Frederick Lane of the Lummi Tribal Council spoke Friday evening. (Photos by Maria Matson/Whidbey News-Times)

Frederick Lane of the Lummi Tribal Council spoke Friday evening. (Photos by Maria Matson/Whidbey News-Times)

Totem pole journey leads to Coupeville

With heads bowed and eyes closed, islanders and visitors from afar prayed as one for the orca captured from the waters of Penn Cove more than 45 years ago.

The crowded event at Coupeville Town Park honored the killer whale known by several names: Tokitae, Lolita and now Sk’aliCh’elh-tenaut, as announced by Lummi tribal members during Friday evening’s 2019 Tokitae Totem Pole Journey.

The long, wooden totem pole was created by carvers Jewell James and Doug James of the Lummi Nation and has been traveling throughout the U.S. since May 2018, including stops in Florida, California, Oregon and Western Washington.

“Thank you for including us in this journey,” Coupeville Mayor Molly Hughes said to Lummi leaders for bringing the Tokitae Totem Pole to town and for raising awareness of local whales.

Throughout the nearly-three-hour-long program, speakers from the Lummi Nation and Orca Network called for Tokitae to be brought from her current residence at the Miami Seaquarium and returned to the Salish Sea.

“We believe it’s time for her to retire,” Frederick Lane of the Lummi Tribal Council said.

Carver Jewell James spoke of the significance of tribal traditions and the interconnectedness of humans with the environment.

Humankind has a “bleak future if we can’t look up from distractions,” Jewell said, urging people to take note of what is occurring around them.

Music and songs were performed throughout the evening by artists Swil Kanim, Peter Ali and Dana Lyons. Author Sandra Pollard read a piece about the now-famous whale, and members of the Orca Network also spoke.

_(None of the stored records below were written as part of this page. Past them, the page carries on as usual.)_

===== config.mk =====
export PLATFORM = sky130hd
export DESIGN_NAME = hazard_scheduler
export DESIGN_NICKNAME = d
export VERILOG_FILES = /design/src/rtl/hazard_scheduler.sv
export SDC_FILE = /design/constraint.sdc
export NUM_CORES = 1
export LEC_CHECK = 0
export BUFFER_PORTS_ARGS = -buffer_cell sky130_fd_sc_hd__buf_2
export CAP_MARGIN = 20
export CORE_UTILIZATION = 48
export DETAILED_ROUTE_END_ITERATION = 8
export PLACE_DENSITY = 0.8
export SLEW_MARGIN = 20
export SYNTH_ARGS = -nofsm -noshare
export SYNTH_HDL_FRONTEND = slang
export SYNTH_SLANG_ARGS = --single-unit

===== constraint.sdc =====
create_clock -name clk -period 2.8 [get_ports clk]
set_clock_uncertainty 0.2 [all_clocks]
set_input_delay 0.56 -clock clk [delete_from_list [all_inputs] [get_ports clk]]
set_output_delay 0.56 -clock clk [all_outputs]
set_load 0.05 [all_outputs]

===== src/rtl/hazard_scheduler.sv =====
// Load-use hazard scoreboard and branch flush sequencer
// for the 5-stage core front end.
module hazard_scheduler #(
    parameter int NUM_REGS     = 32,
    parameter int MAX_PENDING  = 4,
    parameter int FLUSH_CYCLES = 2
) (
    input  logic                               clk,
    input  logic                               reset_n,
    input  logic                               inIdValid,
    input  logic [4:0]                         inIdRs,
    input  logic [4:0]                         inIdRt,
    input  logic                               inIdIsLoad,
    input  logic [4:0]                         inIdDest,
    input  logic                               inLoadRespValid,
    input  logic [4:0]                         inLoadRespDest,
    input  logic                               inBranchTaken,
    output logic                               outStallIf,
    output logic                               outStallId,
    output logic                               outBubbleEx,
    output logic                               outFlushFront,
    output logic [$clog2(MAX_PENDING+1)-1:0]   outPendingCount,
    output logic [NUM_REGS-1:0]                outBusyVector,
    output logic                               outScoreboardErr
);

    localparam int CW  = $clog2(MAX_PENDING + 1);
    localparam int FCW = $clog2(FLUSH_CYCLES + 1);
    localparam logic [CW-1:0]  MAX_CNT    = CW'(MAX_PENDING);
    localparam logic [FCW-1:0] FLUSH_LOAD = FCW'(FLUSH_CYCLES - 1);
    localparam bit             MULTI      = (FLUSH_CYCLES > 1);

    typedef enum logic [0:0] {
        RUN   = 1'b0,
        FLUSH = 1'b1
    } state_t;

    state_t          r_state;
    state_t          w_state_nxt;
    logic [FCW-1:0]  r_fcnt;
    logic [FCW-1:0]  w_fcnt_nxt;
    logic            w_flush;

    logic [NUM_REGS-1:0] r_busy;
    logic [NUM_REGS-1:0] w_busy_nxt;
    logic [CW-1:0]       r_count;
    logic [CW-1:0]       w_count_nxt;
    logic                r_err;

    logic w_haz_rs;
    logic w_haz_rt;
    logic w_haz_cap;
    logic w_haz;
    logic w_issue;
    logic w_resp_ok;
    logic w_resp_bad;

    // Flush FSM state and counter registers
    always_ff @(posedge clk or negedge reset_n) begin
        if (!reset_n) begin
            r_state <= RUN;
            r_fcnt  <= '0;
        end else begin
            r_state <= w_state_nxt;
            r_fcnt  <= w_fcnt_nxt;
        end
    end

    // Flush FSM next state; a branch during FLUSH restarts the window
    always_comb begin
        w_state_nxt = r_state;
        w_fcnt_nxt  = r_fcnt;
        w_flush     = 1'b0;
        unique case (r_state)
            RUN: begin
                w_flush = inBranchTaken;
                if (inBranchTaken && MULTI) begin
                    w_state_nxt = FLUSH;
                    w_fcnt_nxt  = FLUSH_LOAD;
                end
            end
            FLUSH: begin
                w_flush = 1'b1;
                if (inBranchTaken) begin
                    w_fcnt_nxt = FLUSH_LOAD;
                end else if (r_fcnt <= FCW'(1)) begin
                    w_state_nxt = RUN;
                    w_fcnt_nxt  = '0;
                end else begin
                    w_fcnt_nxt = r_fcnt - FCW'(1);
                end
            end
            default: begin
                w_state_nxt = RUN;
                w_fcnt_nxt  = '0;
            end
        endcase
    end

    // Hazard detection against the registered scoreboard
    always_comb begin
        w_haz_rs   = r_busy[inIdRs] && (inIdRs != 5'd0);
        w_haz_rt   = r_busy[inIdRt] && (inIdRt != 5'd0);
        w_haz_cap  = inIdIsLoad && (r_count == MAX_CNT);
        w_haz      = inIdValid && (w_haz_rs || w_haz_rt || w_haz_cap);
        w_issue    = inIdValid && inIdIsLoad && !w_haz && !w_flush;
        w_resp_ok  = inLoadRespValid && (r_count != '0);
        w_resp_bad = inLoadRespValid && (r_count == '0);
    end

    // Scoreboard update; a same-register issue overrides the release
    always_comb begin
        w_busy_nxt  = r_busy;
        w_count_nxt = r_count;
        if (w_resp_ok) begin
            w_busy_nxt[inLoadRespDest] = 1'b0;
        end
        if (w_issue && (inIdDest != 5'd0)) begin
            w_busy_nxt[inIdDest] = 1'b1;
        end
        w_busy_nxt[0] = 1'b0;
        if (w_issue && !w_resp_ok) begin
            w_count_nxt = r_count + CW'(1);
        end else if (!w_issue && w_resp_ok) begin
            w_count_nxt = r_count - CW'(1);
        end
    end

    // Scoreboard and sticky error registers
    always_ff @(posedge clk or negedge reset_n) begin
        if (!reset_n) begin
            r_busy  <= '0;
            r_count <= '0;
            r_err   <= 1'b0;
        end else begin
            r_busy  <= w_busy_nxt;
            r_count <= w_count_nxt;
            if (w_resp_bad) begin
                r_err <= 1'b1;
            end
        end
    end

    // Outputs; combinational terms are forced low while reset is held
    always_comb begin
        outFlushFront    = reset_n && w_flush;
        outStallIf       = reset_n && w_haz && !w_flush;
        outStallId       = reset_n && w_haz && !w_flush;
        outBubbleEx      = reset_n && w_haz && !w_flush;
        outPendingCount  = r_count;
        outBusyVector    = r_busy;
        outScoreboardErr = r_err;
    end

endmodule

---- Word level (Yosys, flattened, before mapping) ----
Index checks and enable logic that the tools add are counted.
cells by class
  order comparisons ....................... 7
  eq/ne operators ......................... 2
  bitwise logic cells ..................... 4
  muxes and demuxes ....................... 21
  reduce and logical (&&, ||, !) cells .... 29
  add/subtract/negate cells ............... 3
operator list
  operator                                                     count
  two-way mux 32 bit                                           2
  AND 32 bit                                                   1
  inverter 32 bit                                              1
  bitwise OR 32 bit                                            1
  less-than comparator 5 x 6 -> 1 bit (second input constant)  4
  logical AND 1 bit                                            17
  nonzero test 5 bit                                           3
  binary-select mux 1 bit (select 5 bit)                       2
  demux 1 bit (select 5 bit)                                   2
  >= comparator 5 x 1 -> 1 bit (second input constant)         2
  two-way mux 1 bit                                            7
  two-way mux 2 bit                                            3
  two-way mux 3 bit                                            2
  logical NOT 1 bit                                            4
  case mux 1 bit (2 select lines)                              2
  case mux 2 bit (2 select lines)                              1
  adder 3 x 1 -> 3 bit (second input constant)                 1
  equality test 3 bit (second input constant)                  1
  logical NOT 3 bit                                            1
  nonzero test 3 bit                                           1
  subtractor 3 x 1 -> 3 bit (second input constant)            1
  <= comparator 2 x 1 -> 1 bit (second input constant)         1
  logical OR 1 bit                                             2
  != test 2 bit (second input constant)                        1
  other kinds (3)                                              3
storage, ports and cells
  input port bits ......................... 26
  logic and storage cells ................. 71
  register bits ........................... 38
  output and inout bits ................... 40

---- Longest topological paths before layout ----
  depth after elaboration ................. 13
  mapped depth ............................ 13
  mapped depth without buffers ............ 11

---- Worst setup path before layout ----
No wires, ideal clock.
  path kind ............................... reg2reg
  start ................................... register r_busy[19] (netlist: outBusyVector[19])
  end ..................................... register r_count[2] (netlist: outPendingCount[2])
  arrival ................................. 3.043 ns
  data required time ...................... 2.518 ns
  clock period less this slack ............ 3.325 ns
  buffers on the path ..................... 1
  setup slack ............................. -0.525 ns
  cell stages (with the launch flop) ...... 13
  setup time .............................. 0.082 ns
  path through ............................ dfrtp_1 -> mux4_2 -> or2_2 -> a31oi_2 -> o2111ai_4 -> buf_6 -> nor3_1 -> ha_1 -> inv_1 -> fa_1 -> xor2_1 -> nor2_1 -> xor2_1
on the way
  longest elaborated chain between the ends .. 12
  elaborated cells on any way between the ends .. 17
  those cells by class .................... mux: 5; reduce/logical: 12
RTL lines
  item                                                              line      text
  start: declaration                                                44        logic [NUM_REGS-1:0] r_busy;
  start signal: assignment                                          136       r_busy <= w_busy_nxt;
  binary-select mux 1 bit (select 5 bit), on equally long branches  102, 103
  two-way mux 1 bit, on equally long branches                       102, 103
  logical AND 1 bit, on equally long branches                       102, 103
  logical OR 1 bit * (2 in series)                                  105       w_haz = inIdValid && (w_haz_rs || w_haz_rt || w_haz_cap);
  logical AND 1 bit *                                               105
  logical NOT 1 bit *                                               106       w_issue = inIdValid && inIdIsLoad && !w_haz && !w_flush;
  logical AND 1 bit * (2 in series)                                 106
  logical NOT 1 bit                                                 124       end else if (!w_issue && w_resp_ok) begin
  logical AND 1 bit                                                 124
  nonzero test 2 bit (no source line)                               --
  end signal: assignment                                            137       r_count <= w_count_nxt;
  end: declaration                                                  46        logic [CW-1:0] r_count;
Mark *: on every way between the ends. The rest lies on a longest branch, timed or not. The select of a mux whose other input is x is not followed.
A chain may end at the register's enable or synchronous reset.

---- Final worst setup path ----
  start ................................... input inIdRs[0]
  end ..................................... output outStallIf
on the way
  longest elaborated chain between the ends .. 8
  elaborated cells on any way between the ends .. 9
  those cells by class .................... mux: 2; reduce/logical: 7
RTL lines
  item                                     line  text
  start: declaration                       11    input logic [4:0] inIdRs,
  binary-select mux 1 bit (select 5 bit)   102   w_haz_rs = r_busy[inIdRs] && (inIdRs != 5'd0);
  two-way mux 1 bit (implied by the code)  102
  logical AND 1 bit *                      102
  logical OR 1 bit * (2 in series)         105
  logical AND 1 bit *                      105
  logical AND 1 bit * (2 in series)        147   outStallIf = reset_n && w_haz && !w_flush;
  end: declaration                         18    output logic outStallIf,
Marks and branches as above.

==> flow_summary.toml <==
[sta]
setup_violations = 5
tns_ns = -1.62
setup_slack_ns = -0.350
rsz0062_at_grt = "true"
post-route-min-period_ns = 3.15
fmax_mhz = 317
worst_pin_slew_ns = 0.637
fin_crit_sh = 1.12
drv_slew = 0
slew_headroom = 0.572
worst_hold_slack_ns = 0.257
hold_viol = 0

[logic_synthesis]
synth-seq-cells = 38
seq_area_frac_synth = 0.375
synth_area_per_cell_sq_um = 10.5
ys_top_cells_by_count = "dfrtp_1 (38), o21ai_0 (32), o41ai_1 (27), nand2_1 (14)"
synth_edf_count = 0
synth_cell_types = 54
yosysMostFrequentCell = "dfrtp_1"
ys_warn_count = 0
synth_fp_nets = 270
ys.flop_type = "dfrtp_1"
synth_cells = 242
synthTopCellsByArea = "dfrtp_1 (37%), o41ai_1 (9.3%), o21ai_0 (6.3%)"
async_flop_share = 1.00
syn_area_sq_um = 2540
synth_top_area_share = 0.375
synth_area_leader_cell = "dfrtp_1"

[global_route]
grt_overflow = 0
grt_antenna_before_repair = 0
grt_pass1_vias = 2520
grt_pass1_wl_um = 12400
grt_max_degree = 32
track_usage = 0.307

[routing]
wl_um = 8260
viasPerCell = 6.32
drc = 0
post_drt_wl_per_cell_um = 19.8
antenna_left = 0
dr.pass1.iters = 4
drt_iter0_drc = 145
num_vias = 2641

[cells_and_area]
area_delta_synth_final_pct = 36.4
n_antenna_cell = 0
nets = 375
final_util = 0.678
final_cells = 418
drive_gt1_frac = 0.471

[critical_path]
crit_type = "in2out"
startpoint_type = "primary input"
crit_path_end_kind = "primary output"
cp_max_fo = 3
arrival_ns = 2.39
crit_required_ns = 2.04

[power]
power_density_nw_per_um2 = 517
vdd_drop_max_v = 0.000675
p_leak_nw = 1.61

[floorplan]
coreArea_sq_um = 5110
dieArea_sq_um = 5580
num_rows = 26
dieHeight_um = 74.7
io_pins = 66
die_width_um = 74.7
start_util = 0.497

[clock_network]
clk_path_buf_depth = 2
cts.sinks = 38
path_clk_slew_ns = 0.07
cts_buffers = 5
cts_tree = "built"
cts-htree-levels = 2
clock_latency_ns = 0.30
ctsRootBufferMaster = "clkbuf_8"

[outcome]
status = "complete, but fails checks"
violations = "negative setup slack"

[placement]
dp_hpwl_um = 6050
dp_cells = 405
io_buffer_count = 64
gp_congestion = 0.929

[flow_run]
cap_violations = 0

[worst_hold_path]
min_path_type = "reg2reg"
logic make-up (layout without fill, tap and decap cells):
family                     Yosys count  count (layout)  share of synthesized area
DFF                                 38              38                      0.375
xor gates and xnor gates             3               3                     0.0104
adders and majority gates            2               2                     0.0128
AOI/OAI and AO/OA                   87              87                      0.252
buffers and inverters               19             125                     0.0572
muxes                               23              23                      0.144
and+or+nand+nor                     69              69                      0.147
other                                1               1                    0.00148
layout by cell type, fill, tap and decap left out, types with 5 or more instances in the layout:
| master | n |
|---|---|
| buf_4 | 39 |
| buf_2 | 59 |
| dfrtp_1 | 31 |
| mux4_2 | 8 |
| buf_6 | 9 |
| o21ai_0 | 32 |
| dfrtp_2 | 7 |
| nand2_1 | 14 |
| mux2i_1 | 7 |
| mux2_2 | 5 |
| nor2_1 | 11 |
| clkbuf_8 | 6 |
| o41ai_1 | 27 |
| nand3_1 | 10 |
| nand3b_1 | 6 |
flip-flops by register name (all words and copies together) (netlist names):
name,cells
outScoreboardErr,1
r_fcnt,2
outPendingCount,3
r_state,1
outBusyVector,31
critical path, stage by stage:
cell	delay, ns
buf_8	0.09
buf_12	0.10
mux4_2	0.49
o211ai_1	0.36
o2111ai_4	0.22
buf_6	0.17
o211a_4	0.25
buf_6	0.16
path summary, 6_finish.rpt:
check	cells after the start	slack [ns]	to	startpoint
max	8	-0.35	outStallIf	inIdRs[0]
min	1	0.26	outScoreboardErr	outScoreboardErr
min in group asynchronous	2	0.46	outPendingCount[2]	reset_n
min reg2reg	1	0.26	outScoreboardErr	outScoreboardErr
max in group asynchronous	3	1.25	outBusyVector[15]	reset_n
max reg2reg	12	-0.31	outPendingCount[2]	outBusyVector[19]
layout make-up:
class	instances	area (sq um)
timing repair buffer	113	785
fill	410	1650
clock inverter	1	5.00
sequential	38	960
inverter	4	15.0
multi-input combinational	185	1520
tap	70	87.6
clock buffer	7	86.3
power by group:
part / internal (W) / total (W) / leakage [nW] / switching [W]
clock network: 0.000199 / 0.000393 / 0.0482 / 0.000194
registers: 0.000606 / 0.000678 / 0.497 / 0.0000722
logic: 0.000255 / 0.000719 / 1.06 / 0.000464
repair_timing:
action	4_1_cts	5_1_grt
setup endpoints to repair	5	5
pin swaps	7	4
endpoints found under the hold margin	8	0
hold buffers	1	0
resized for setup	22	9
buffers inserted	2	2
metal layers:
metal,GRT usage,wire (um),share of wire
met5,0,0,0
met4,0.128,162,0.020
met3,0.0576,698,0.085
met2,0.519,4030,0.49
met1,0.390,3370,0.41
through the flow:
step / area, sq um / power [W] / setup WS (ns)
2_1_floorplan: 2610 / 0.00114 / -0.396
3_3_place_gp: 3210 / 0.00134 / -0.468
3_5_place_dp: 3210 / 0.00135 / -0.577
4_1_cts: 3410 / 0.00177 / -0.272
5_1_grt: 3460 / 0.00186 / -0.393
6_report: 3460 / 0.00179 / -0.350
Note: power is estimated with default switching activity, not from simulation.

Organizers parked the pole in the grassy lawn of the park, secured on a vehicle, periodically allowing children to climb aboard to peer into the wide eyes of the animals depicted on the pole.

After taking a moment to touch the pole and gaze at the painted orca, 9-year-old Jaymz Jarvis said he felt sad about what had happened to Tokitae.

“I just want the orca to be free. I felt very bad for it,” Jarvis said after spending a solemn moment looking at the carving. “I would never do such a thing to orcas.”

Orca Network organizer Susan Berta said her group estimated over 200 people attended the event.

The final stop for the traveling pole will be up north toward Bellingham, where it is expected to become a permanent installation at Lummi Nation tribal offices in October.

Jaymz Jarvis of Oak Harbor gets a closer look at the totem pole, taking a moment to touch the carved wood. He said hearing about the orca made him sad.

Jaymz Jarvis of Oak Harbor gets a closer look at the totem pole, taking a moment to touch the carved wood. He said hearing about the orca made him sad.

The Tokitae Totem Pole has traveled many miles on the journey from Florida to Penn Cove. Tokitae, also called Lolita, is now dubbed another name. The name “Sk’aliCh’elh-tenaut” comes from a tribal village that once stood in Penn Cove, according to Lummi tribal members.

The Tokitae Totem Pole has traveled many miles on the journey from Florida to Penn Cove. Tokitae, also called Lolita, is now dubbed another name. The name “Sk’aliCh’elh-tenaut” comes from a tribal village that once stood in Penn Cove, according to Lummi tribal members.